The other day, we met our oldest son, his wife and our two grandchildren for lunch. Knowing our grandson’s thirteenth birthday is just a few weeks away I asked him how he’d be celebrating his special day.
“I think we are going to an NBA game,” he said looking hopefully at both of his parents who just shrugged their shoulders.
When he left the table to use the restroom, his parents filled us in on what they have in store for his upcoming birthday. Indeed, they will be taking him to an NBA game, but they will not be revealing that surprise to him until just before his birthday. He will continue to anticipate until then.
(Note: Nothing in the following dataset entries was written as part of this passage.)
<file path="src/rtl/bit_serializer.sv">
// Parallel-to-serial producer feeding a 1-bit FIFO through its enq/din/full write port.
// Optionally appends an even-parity bit; stalls bit-for-bit while the FIFO is full.
module bit_serializer #(
    parameter int unsigned DATA_WIDTH = 8,
    parameter int unsigned MSB_FIRST  = 0,
    parameter int unsigned PARITY_EN  = 0
) (
    input  logic                                CLK,
    input  logic                                RST_N,
    input  logic                                in_valid,
    input  logic [DATA_WIDTH-1:0]               in_data,
    output logic                                in_ready,
    output logic                                enq,
    output logic                                din,
    input  logic                                full,
    output logic                                busy,
    output logic [$clog2(DATA_WIDTH+1)-1:0]     bit_idx,
    output logic [15:0]                         words_sent
);

    localparam int unsigned IDX_W    = $clog2(DATA_WIDTH + 1);
    localparam int unsigned NBITS    = DATA_WIDTH + ((PARITY_EN != 0) ? 1 : 0);
    localparam int unsigned LAST_IDX = NBITS - 1;

    typedef enum logic {
        S_IDLE  = 1'b0,
        S_SHIFT = 1'b1
    } state_t;

    state_t                  state;
    logic [DATA_WIDTH-1:0]   shreg;
    logic                    parity_q;
    logic                    data_bit;
    logic                    parity_phase;
    logic                    xfer;

    // The next data bit always sits at the shift-out end of the register.
    assign data_bit     = (MSB_FIRST != 0) ? shreg[DATA_WIDTH-1] : shreg[0];
    assign parity_phase = (PARITY_EN != 0) && (bit_idx == IDX_W'(DATA_WIDTH));
    assign xfer         = (state == S_SHIFT) && !full;

    // Write strobe follows full within the same cycle so no bit slot is wasted.
    assign enq      = xfer;
    assign din      = (state == S_SHIFT) ? (parity_phase ? parity_q : data_bit) : 1'b0;
    assign in_ready = (state == S_IDLE);
    assign busy     = (state == S_SHIFT);

    always_ff @(posedge CLK or negedge RST_N) begin
        if (!RST_N) begin
            state      <= S_IDLE;
            shreg      <= '0;
            parity_q   <= 1'b0;
            bit_idx    <= '0;
            words_sent <= '0;
        end else begin
            case (state)
                S_IDLE: begin
                    if (in_valid) begin
                        shreg    <= in_data;
                        parity_q <= ^in_data;
                        bit_idx  <= '0;
                        state    <= S_SHIFT;
                    end
                end
                S_SHIFT: begin
                    if (xfer) begin
                        if (bit_idx == IDX_W'(LAST_IDX)) begin
                            state      <= S_IDLE;
                            bit_idx    <= '0;
                            words_sent <= words_sent + 16'd1;
                        end else begin
                            bit_idx <= bit_idx + IDX_W'(1);
                            if (MSB_FIRST != 0)
                                shreg <= {shreg[DATA_WIDTH-2:0], 1'b0};
                            else
                                shreg <= {1'b0, shreg[DATA_WIDTH-1:1]};
                        end
                    end
                end
                default: state <= S_IDLE;
            endcase
        end
    end

endmodule

</file>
Though my grandson cannot say for sure that he will get what he wants for his birthday, he’s put his hope in the right people, his parents. He is certain his parents are fully aware of his birthday wish because he’s spoken to them about it several times.
He also knows, from experience, that his parents care about his desire and even though he is not a perfect son, his parents still love him and consider his request as a legitimate one. And though my son and daughter-in-law do not always give him everything he wants, he’s still happy they are his parents.
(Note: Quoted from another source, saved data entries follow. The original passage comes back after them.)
## config.mk

```make
export PLATFORM = sky130hd
export DESIGN_NAME = mano_control_unit_flat
export DESIGN_NICKNAME = d
export VERILOG_FILES = /design/src/rtl/mano_control_unit_if.sv /design/src/rtl/mano_control_unit.sv /design/src/flat_wrapper.sv
export SDC_FILE = /design/constraint.sdc
export NUM_CORES = 1
export LEC_CHECK = 0
export ABC_AREA = 1
export CAP_MARGIN = 0
export CORE_ASPECT_RATIO = 0.75
export CORE_MARGIN = 2
export CORE_UTILIZATION = 42
export DETAILED_ROUTE_END_ITERATION = 8
export HOLD_SLACK_MARGIN = 0.08
export PLACE_DENSITY_LB_ADDON = 0.3
export SYNTH_ARGS = -nofsm -noshare
export SYNTH_HDL_FRONTEND = slang
export SYNTH_SLANG_ARGS = --single-unit
```

## constraint.sdc

```tcl
create_clock -name CLK -period 1.8 [get_ports CLK]
set_clock_uncertainty 0.15 [all_clocks]
set_input_delay 0.36 -clock CLK [delete_from_list [all_inputs] [get_ports CLK]]
set_output_delay 0.36 -clock CLK [all_outputs]
set_load 0.05 [all_outputs]
```

## src/rtl/mano_control_unit_if.sv

```systemverilog
// mano_control_unit_if: IR/status inputs and control strobes between the sequencer and the datapath
interface mano_control_unit_if #(parameter int DATA_W = 16);
    logic              start;
    logic [DATA_W-1:0] IN_IR;
    logic              dr_zero;
    logic              ac_neg;
    logic              ac_zero;
    logic              e_in;
    logic [2:0]        t;
    logic              running;
    logic [2:0]        bus_sel;
    logic              mem_rd;
    logic              mem_wr;
    logic              ld_ar;
    logic              inc_ar;
    logic              ld_pc;
    logic              inc_pc;
    logic              ld_dr;
    logic              inc_dr;
    logic              ld_ir;
    logic              ld_ac;
    logic              clr_ac;
    logic              clr_e;
    logic              cme;
    logic [2:0]        alu_op;

    modport master (
        output start, IN_IR, dr_zero, ac_neg, ac_zero, e_in,
        input  t, running, bus_sel, mem_rd, mem_wr, ld_ar, inc_ar, ld_pc, inc_pc,
               ld_dr, inc_dr, ld_ir, ld_ac, clr_ac, clr_e, cme, alu_op
    );

    modport slave (
        input  start, IN_IR, dr_zero, ac_neg, ac_zero, e_in,
        output t, running, bus_sel, mem_rd, mem_wr, ld_ar, inc_ar, ld_pc, inc_pc,
               ld_dr, inc_dr, ld_ir, ld_ac, clr_ac, clr_e, cme, alu_op
    );
endinterface

```

## src/rtl/mano_control_unit.sv

```systemverilog
// mano_control_unit: SC/I/S sequencer and instruction decoder for the basic accumulator computer
module mano_control_unit #(
    parameter int DATA_W = 16
) (
    input logic                CLK,
    input logic                RST,
    mano_control_unit_if.slave bus
);
    typedef enum logic [2:0] {T0, T1, T2, T3, T4, T5, T6} sc_e;

    sc_e               sc_q, sc_d, sc_inc;
    logic              i_q, i_d, s_q, s_d;
    logic [DATA_W-1:0] ir;
    logic [2:0]        d;
    logic [11:0]       rr;
    logic              rr_one;
    logic              active;

    assign ir          = bus.IN_IR;
    assign d           = ir[14:12];
    assign rr          = ir[11:0];
    assign rr_one      = (rr != '0) && ((rr & (rr - 12'd1)) == '0);
    assign active      = s_q & ~RST;
    assign sc_inc      = sc_e'(3'(sc_q + 3'd1));
    assign bus.t       = sc_q;
    assign bus.running = s_q;

    always_ff @(posedge CLK) begin
        if (RST) begin
            sc_q <= T0;
            i_q  <= 1'b0;
            s_q  <= 1'b0;
        end else begin
            sc_q <= sc_d;
            i_q  <= i_d;
            s_q  <= s_d;
        end
    end

    always_comb begin
        sc_d        = sc_q;
        i_d         = i_q;
        s_d         = s_q;
        bus.bus_sel = 3'd0;
        bus.alu_op  = 3'd0;
        bus.mem_rd  = 1'b0;
        bus.mem_wr  = 1'b0;
        bus.ld_ar   = 1'b0;
        bus.inc_ar  = 1'b0;
        bus.ld_pc   = 1'b0;
        bus.inc_pc  = 1'b0;
        bus.ld_dr   = 1'b0;
        bus.inc_dr  = 1'b0;
        bus.ld_ir   = 1'b0;
        bus.ld_ac   = 1'b0;
        bus.clr_ac  = 1'b0;
        bus.clr_e   = 1'b0;
        bus.cme     = 1'b0;
        if (!s_q) begin
            s_d  = bus.start;
            sc_d = T0;
        end else if (active) begin
            sc_d = sc_inc;
            case (sc_q)
                T0: begin
                    bus.bus_sel = 3'd2;
                    bus.ld_ar   = 1'b1;
                end
                T1: begin
                    bus.bus_sel = 3'd7;
                    bus.mem_rd  = 1'b1;
                    bus.ld_ir   = 1'b1;
                    bus.inc_pc  = 1'b1;
                end
                T2: begin
                    bus.bus_sel = 3'd5;
                    bus.ld_ar   = 1'b1;
                    i_d         = ir[DATA_W-1];
                end
                T3: begin
                    if (d == 3'd7) begin
                        sc_d = T0;
                        // register-reference only when exactly one IR[11:0] bit is set
                        if (!i_q && rr_one) begin
                            bus.clr_ac = rr[11];
                            bus.clr_e  = rr[10];
                            bus.cme    = rr[8];
                            bus.ld_ac  = rr[9] | rr[7] | rr[6] | rr[5];
                            bus.alu_op = rr[9] ? 3'd4 : rr[7] ? 3'd5 : rr[6] ? 3'd6 : rr[5] ? 3'd7 : 3'd0;
                            bus.inc_pc = (rr[4] & ~bus.ac_neg) | (rr[3] & bus.ac_neg) |
                                         (rr[2] & bus.ac_zero) | (rr[1] & ~bus.e_in);
                            if (rr[0]) s_d = 1'b0;
                        end
                    end else if (i_q) begin
                        bus.bus_sel = 3'd7;
                        bus.mem_rd  = 1'b1;
                        bus.ld_ar   = 1'b1;
                    end
                end
                T4: begin
                    case (d)
                        3'd0, 3'd1, 3'd2, 3'd6: begin
                            bus.bus_sel = 3'd7;
                            bus.mem_rd  = 1'b1;
                            bus.ld_dr   = 1'b1;
                        end
                        3'd3: begin
                            bus.bus_sel = 3'd4;
                            bus.mem_wr  = 1'b1;
                            sc_d        = T0;
                        end
                        3'd4: begin
                            bus.bus_sel = 3'd1;
                            bus.ld_pc   = 1'b1;
                            sc_d        = T0;
                        end
                        3'd5: begin
                            bus.bus_sel = 3'd2;
                            bus.mem_wr  = 1'b1;
                            bus.inc_ar  = 1'b1;
                        end
                        default: sc_d = T0;
                    endcase
                end
                T5: begin
                    sc_d = T0;
                    case (d)
                        3'd0, 3'd1, 3'd2: begin
                            bus.ld_ac  = 1'b1;
                            bus.alu_op = d + 3'd1;
                        end
                        3'd5: begin
                            bus.bus_sel = 3'd1;
                            bus.ld_pc   = 1'b1;
                        end
                        3'd6: begin
                            bus.inc_dr = 1'b1;
                            sc_d       = T6;
                        end
                        default: ;
                    endcase
                end
                T6: begin
                    bus.bus_sel = 3'd3;
                    bus.mem_wr  = 1'b1;
                    bus.inc_pc  = bus.dr_zero;
                    sc_d        = T0;
                end
                default: sc_d = T0;
            endcase
        end
    end
endmodule

```

## src/flat_wrapper.sv

```systemverilog
// flat-port wrapper written by rule: the top's interface ports become plain ports
module mano_control_unit_flat 
#(
    parameter int DATA_W = 16
)
  (CLK, RST, bus_start, bus_IN_IR, bus_dr_zero, bus_ac_neg, bus_ac_zero, bus_e_in, bus_t, bus_running, bus_bus_sel, bus_mem_rd, bus_mem_wr, bus_ld_ar, bus_inc_ar, bus_ld_pc, bus_inc_pc, bus_ld_dr, bus_inc_dr, bus_ld_ir, bus_ld_ac, bus_clr_ac, bus_clr_e, bus_cme, bus_alu_op);
  mano_control_unit_if #(.DATA_W(DATA_W)) bus_i ();
  input logic CLK;
  input logic RST;
  input wire logic [$bits(bus_i.start)-1:0] bus_start;
  input wire logic [$bits(bus_i.IN_IR)-1:0] bus_IN_IR;
  input wire logic [$bits(bus_i.dr_zero)-1:0] bus_dr_zero;
  input wire logic [$bits(bus_i.ac_neg)-1:0] bus_ac_neg;
  input wire logic [$bits(bus_i.ac_zero)-1:0] bus_ac_zero;
  input wire logic [$bits(bus_i.e_in)-1:0] bus_e_in;
  output wire logic [$bits(bus_i.t)-1:0] bus_t;
  output wire logic [$bits(bus_i.running)-1:0] bus_running;
  output wire logic [$bits(bus_i.bus_sel)-1:0] bus_bus_sel;
  output wire logic [$bits(bus_i.mem_rd)-1:0] bus_mem_rd;
  output wire logic [$bits(bus_i.mem_wr)-1:0] bus_mem_wr;
  output wire logic [$bits(bus_i.ld_ar)-1:0] bus_ld_ar;
  output wire logic [$bits(bus_i.inc_ar)-1:0] bus_inc_ar;
  output wire logic [$bits(bus_i.ld_pc)-1:0] bus_ld_pc;
  output wire logic [$bits(bus_i.inc_pc)-1:0] bus_inc_pc;
  output wire logic [$bits(bus_i.ld_dr)-1:0] bus_ld_dr;
  output wire logic [$bits(bus_i.inc_dr)-1:0] bus_inc_dr;
  output wire logic [$bits(bus_i.ld_ir)-1:0] bus_ld_ir;
  output wire logic [$bits(bus_i.ld_ac)-1:0] bus_ld_ac;
  output wire logic [$bits(bus_i.clr_ac)-1:0] bus_clr_ac;
  output wire logic [$bits(bus_i.clr_e)-1:0] bus_clr_e;
  output wire logic [$bits(bus_i.cme)-1:0] bus_cme;
  output wire logic [$bits(bus_i.alu_op)-1:0] bus_alu_op;
  assign bus_i.start = bus_start;
  assign bus_i.IN_IR = bus_IN_IR;
  assign bus_i.dr_zero = bus_dr_zero;
  assign bus_i.ac_neg = bus_ac_neg;
  assign bus_i.ac_zero = bus_ac_zero;
  assign bus_i.e_in = bus_e_in;
  assign bus_t = bus_i.t;
  assign bus_running = bus_i.running;
  assign bus_bus_sel = bus_i.bus_sel;
  assign bus_mem_rd = bus_i.mem_rd;
  assign bus_mem_wr = bus_i.mem_wr;
  assign bus_ld_ar = bus_i.ld_ar;
  assign bus_inc_ar = bus_i.inc_ar;
  assign bus_ld_pc = bus_i.ld_pc;
  assign bus_inc_pc = bus_i.inc_pc;
  assign bus_ld_dr = bus_i.ld_dr;
  assign bus_inc_dr = bus_i.inc_dr;
  assign bus_ld_ir = bus_i.ld_ir;
  assign bus_ld_ac = bus_i.ld_ac;
  assign bus_clr_ac = bus_i.clr_ac;
  assign bus_clr_e = bus_i.clr_e;
  assign bus_cme = bus_i.cme;
  assign bus_alu_op = bus_i.alu_op;
  mano_control_unit #(.DATA_W(DATA_W)) u_core (.CLK(CLK), .RST(RST), .bus(bus_i));
endmodule
```

==> results of run 1 <==
-- synth_stat cells --
master,instances,share of area (%)
nand4_1,3,1.8
nor3_1,6,2.9
o21ai_1,5,2.5
dfxtp_1,5,9.8
nor2_2,2,1.2
o21bai_2,1,1.1
nand2_2,2,1.2
o211ai_1,1,0.74
or2_2,1,0.61
nor2_4,3,3.3
nor4_1,2,1.2
inv_2,2,0.74
buf_2,1,0.49
a41oi_1,2,1.7
nand2_1,36,13
ha_1,11,13
nand3_1,13,6.4
clkbuf_1,1,0.37
o21ai_0,10,4.9
nand3_2,1,0.98
inv_1,34,13
nor2_1,27,9.9
a21oi_1,14,6.9
a31oi_1,3,1.8
-- metrics by stage --
stage          cells  area, µm²  setup WS, ns
3_3_place_gp     307       2470        -0.797
2_1_floorplan    186       1440        -0.327
-- cell families after synthesis --
group / after synthesis / share of synthesized area [%]
and+or+nand+nor: 96 / 42.9
buffers and inverters: 38 / 14.1
AOI/OAI and AO/OA: 36 / 19.6
adders and majority gates: 11 / 13.5
DFF: 5 / 9.82
==> Implementation_results.wiki, run 1 <==
{| class="wikitable"
! Metric !! Value
|-
| Placer Congestion || 0.973
|-
| Synthesized net count || 220
|-
| Total of flip-flops plus latches after synthesis || 5
|-
| Stop stage || 3_5_place_dp
|-
| Post-synthesis sequential area ratio || 9.82%
|-
| Port Buffer Count || 45
|-
| Stop Error || [ERROR DPL-0038] Utilization greater than 100%, impossible to legalize
|-
| Run status || did not finish
|-
| Vertical die dimension || 46.7 µm
|-
| Die width || 60.9 µm
|-
| # IOs || 46
|-
| Count of unique library cells instantiated by Yosys || 24
|-
| Rows || 15
|-
| Total standard cell area after synthesis || 1020 µm²
|-
| Number of instances in the synthesized netlist || 186
|-
| Mean post-synth cell area || 5.48 µm²
|-
| Total of warnings raised by yosys || 0
|-
| Starting density of the core || 44.2%
|}
==> inputs of run 2 (changes only) <==
--- a/config.mk
+++ b/config.mk
@@ -7,12 +7,10 @@
 export LEC_CHECK = 0
 export ABC_AREA = 1
 export CAP_MARGIN = 0
-export CORE_ASPECT_RATIO = 0.75
-export CORE_MARGIN = 2
-export CORE_UTILIZATION = 42
+export CORE_AREA = 2 2 63 65
 export DETAILED_ROUTE_END_ITERATION = 8
-export HOLD_SLACK_MARGIN = 0.08
-export PLACE_DENSITY_LB_ADDON = 0.3
+export DIE_AREA = 0 0 65 67
+export PLACE_DENSITY_LB_ADDON = 0.15
 export SYNTH_ARGS = -nofsm -noshare
 export SYNTH_HDL_FRONTEND = slang
 export SYNTH_SLANG_ARGS = --single-unit
==> Implementation_results.wiki, run 2 <==
{| class="wikitable"
! Metric !! Value
|-
| Global-route congestion overflow total || 0
|-
| Num CTS Buffers || 3
|-
| Clock network power share || 27.4%
|-
| Internal || 482 µW
|-
| Number of failing hold endpoints at the final stage || 0
|-
| Setup-failing EPs final || 19
|-
| Number of DRC violations after detailed-routing iteration 0 || 81
|-
| Cell Pwr Density || 247 nW/µm²
|-
| Drt wl/cell || 15.7 µm
|-
| Largest register FFs || 3
|-
| Clock sink count || 5
|-
| Total of flip-flops plus latches after synthesis || 5 (unchanged)
|-
| Skew-Pair Late Insertion Delay || 0.22 ns
|-
| Top achievable clock speed || 0.444 GHz
|-
| Overall routed net length || 5.53 mm
|-
| Crit Path Class || input pin to output port
|-
| CTS root buffer || clkbuf_8
|-
| Finished layout cell area || 3130 µm²
|-
| Die width || 65 µm (was 60.9 µm)
|-
| Dominant cells by area after synthesis || ha_1, nand2_1, inv_1, nor2_1, dfxtp_1 (unchanged)
|-
| Synthesized net count || 220 (unchanged)
|-
| Leading cell types in the layout, fill and taps excluded || buf_4, buf_12, buf_6, nand2_1, nor2_4
|-
| Vias in the first global route || 1702
|-
| Placer Congestion || 0.897 (was 0.973)
|-
| Pin count of the biggest net entering global routing || 16
|-
| Type of element capturing the critical path || output port
|-
| Area of the core region || 3610 µm²
|-
| Count of unique library cells instantiated by Yosys || 24 (unchanged)
|-
| Count of flip-flops with a built-in enable after synthesis || 0 (unchanged)
|-
| Share of synthesized registers carrying an async set or reset || 0% (unchanged)
|-
| Max rail drop VDD || 0.413 mV
|-
| Total iterations of the first detailed-routing run || 4
|-
| Cell types with the highest counts after synthesis || nand2_1, inv_1, nor2_1, a21oi_1, nand3_1 (unchanged)
|-
| Total standard cell area after synthesis || 1020 µm² (unchanged)
|-
| Maximum fanout along the worst path || 5
|-
| Type of element launching the critical path || input pin
|-
| Vias || 1727
|-
| Post-synthesis sequential area ratio || 9.82% (unchanged)
|-
| Unrepaired setup endpoints after global routing || true
|-
| Worst path max stage delay || 0.23 ns
|-
| Fraction of post-synthesis cell area in the top cell type by area || 13.5% (unchanged)
|-
| Rows || 22 (was 15)
|-
| Count of maximum capacitance violations || 0
|-
| Crit path max-delay cell type || nor2_4
|-
| Violated checks || negative setup slack
|-
| Run status || finished, violations left (was did not finish)
|-
| Required time at the worst-slack endpoint || 1.29 ns
|-
| Global-route wire length before repair || 8.23 mm
|-
| Crit path arrival time || 1.74 ns
|-
| Final number of max-transition violations || 0
|-
| Maximum buffer depth of the clock tree || 2
|-
| Final net count || 340
|-
| Maximum level of the CTS H-tree || 1
|-
| Total DRC errors in the routed layout || 0
|-
| Antenna violations before repair || 0
|-
| Worst Slack Setup Final || -0.453 ns
|-
| Starting density of the core || 28.3% (was 44.2%)
|-
| # IOs || 46 (unchanged)
|-
| Total of warnings raised by yosys || 0 (unchanged)
|-
| Detailed placer's ending HPWL || 3.29 mm
|-
| GRT Overall Usage || 24.4%
|-
| Library cell with the largest summed area after synthesis || ha_1 (unchanged)
|-
| Total negative slack for setup checks || -6.32 ns
|-
| Cell with the most instances after synthesis || nand2_1 (unchanged)
|-
| Count of filler cells inserted in the layout || 159
|-
| Port Buffer Count || 45 (unchanged)
|-
| Ys flop type || dfxtp_1 (unchanged)
|-
| Vertical die dimension || 67 µm (was 46.7 µm)
|-
| Most repeated library cell on the critical path || nand2_1
|-
| Sequential share of power || 15.1%
|-
| Die Outline Area || 4360 µm²
|-
| Normalized max-slew margin || 71.0%
|-
| Synth-to-layout area growth || 207%
|-
| Register clock-pin slew on the reported worst setup and hold paths || 0.04 ns
|-
| Sequence of cells on the critical path || buf_2 -> nor2_2 -> nand2_1 -> o21ai_1 -> nand2_1 -> nor2_4 -> buf_6 -> nand3_4 -> a21oi_4 -> buf_12
|-
| Mean post-synth cell area || 5.48 µm² (unchanged)
|-
| Avg Vias per Cell || 4.89
|-
| Number of instances in the synthesized netlist || 186 (unchanged)
|-
| Part of the cycle the worst path needs || 125%
|-
| Power dissipated by switching net loads || 293 µW
|-
| Layout cells sized above 1 || 77.4%
|-
| Leakage || 0.00127 µW
|-
| Antenna diodes || 0
|-
| CTS tree || built
|-
| Switching Share || 37.8%
|-
| Type of the worst min-delay path || flip-flop to flip-flop
|-
| Crit path time final || 2.25 ns
|-
| Area of placed instances || 2520 µm²
|-
| Combinational group share of total power || 57.6%
|-
| Most frequent standard cell in the layout excluding fill and tap cells || buf_4
|-
| Worst Tran Pin Value || 0.430 ns
|-
| Number of routed nets with antenna violations || 0
|}
-- run 2: cell counts after synthesis --
No cell type changed its count.
-- run 2: layout make-up --
type / instances / area (µm²) / share of cell area, %
Clock buffer: 4 / 45.0 / 1.44
Inverter: 36 / 165 / 5.27
Multi-Input combinational cell: 143 / 1430 / 45.7
Sequential cell: 5 / 115 / 3.67
Tap cell: 48 / 60.1 / 1.92
Timing Repair Buffer: 117 / 1320 / 42.0
-- run 2: critical path: cells and delay by family --
| family | cells | cell delay (ns) |
|---|---|---|
| and+or+nand+nor | 5 | 0.64 |
| buffers and inverters | 3 | 0.43 |
| AOI/OAI and AO/OA | 2 | 0.31 |
-- run 2: what timing repair did --
action | in CTS | in global routing
gates resized for setup | 143 | 35
hold buffers | 0 | 0
setup endpoints to repair | 23 | 21
pin swaps | 52 | 21
gates cloned | 0 | 0
setup buffers | 21 | 5
-- run 2: cells by family after synthesis --
kind of cell               Yosys count  synth area share (%)
and+or+nand+nor                     96                  42.9
buffers and inverters               38                  14.1
AOI/OAI and AO/OA                   36                  19.6
adders and majority gates           11                  13.5
DFF                                  5                  9.82
-- run 2: stage by stage --
stage	worst slack (ns)	total power (µW)	instances	hold WS, ns	util [%]
3_5_place_dp	-0.857	450	325	0.410	69.8
4_1_cts	-0.446	730	349	0.467	83.0
6_report	-0.453	775	353	0.470	86.9
3_3_place_gp	-0.840	447	325	0.423	69.8
5_1_grt	-0.522	808	353	0.515	86.9
2_1_floorplan	-0.327	272	186	0.340	-
-- run 2: worst paths after layout --
| check | slack [ns] | from | cells past startpoint | endpoint |
|---|---|---|---|---|
| hold / removal | 0.47 | u_core.bus.running | 4 | u_core.bus.running |
| hold reg to reg | 0.47 | u_core.bus.running | 4 | u_core.bus.running |
| setup reg to reg | 0.06 | u_core.bus.t[1] | 10 | u_core.bus.t[1] |
| setup / recovery | -0.45 | bus_IN_IR[6] | 10 | bus_alu_op[0] |
-- run 2: layer usage --
layer  share of wire, %  track usage (%)
met1                 41             30.8
met2                 52             44.2
met3                4.1             2.20
met4                3.2             6.38
met5                  0                0
-- run 2: power by group through the flow --
| stage | logic, µW | clock network [µW] | registers [µW] |
|---|---|---|---|
| after floorplan | 141 | 0 | 131 |
| after global placement | 329 | 0 | 118 |
| after detailed placement | 331 | 0 | 118 |
| after CTS | 400 | 213 | 117 |
| after global routing | 470 | 221 | 117 |
| final | 447 | 212 | 117 |
No activity file was read; power rests on OpenSTA's default activity.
Consequently, this relationship reminds me of mine with God. I want to know the answers concerning my requests. There is not a day that goes by that I don’t anticipate a reply of some kind from God. Yet, like my grandson, I too am left to anticipate answers to my requests.
I’ve appealed to God for the salvation of family members, but they continue to disbelieve. God knows about my friend who needs healing, yet they remain burdened by their illness. Though I’ve petitioned God to enlighten a prodigal child, that child remains in the dark. Sometimes, anticipating God’s answers to my request can make me feel suspended between hope and wondering.
But, when I remember that I’ve set my hope on the right person, that he hears me, and that he loves me, no matter my imperfections, then waiting becomes a little easier and my confidence stays firm. I don’t want to give up when I find myself waiting for God to answer, because God does not make us wait in vain.
Why bother to anticipate? We can expect good things from God, even if we have to wait.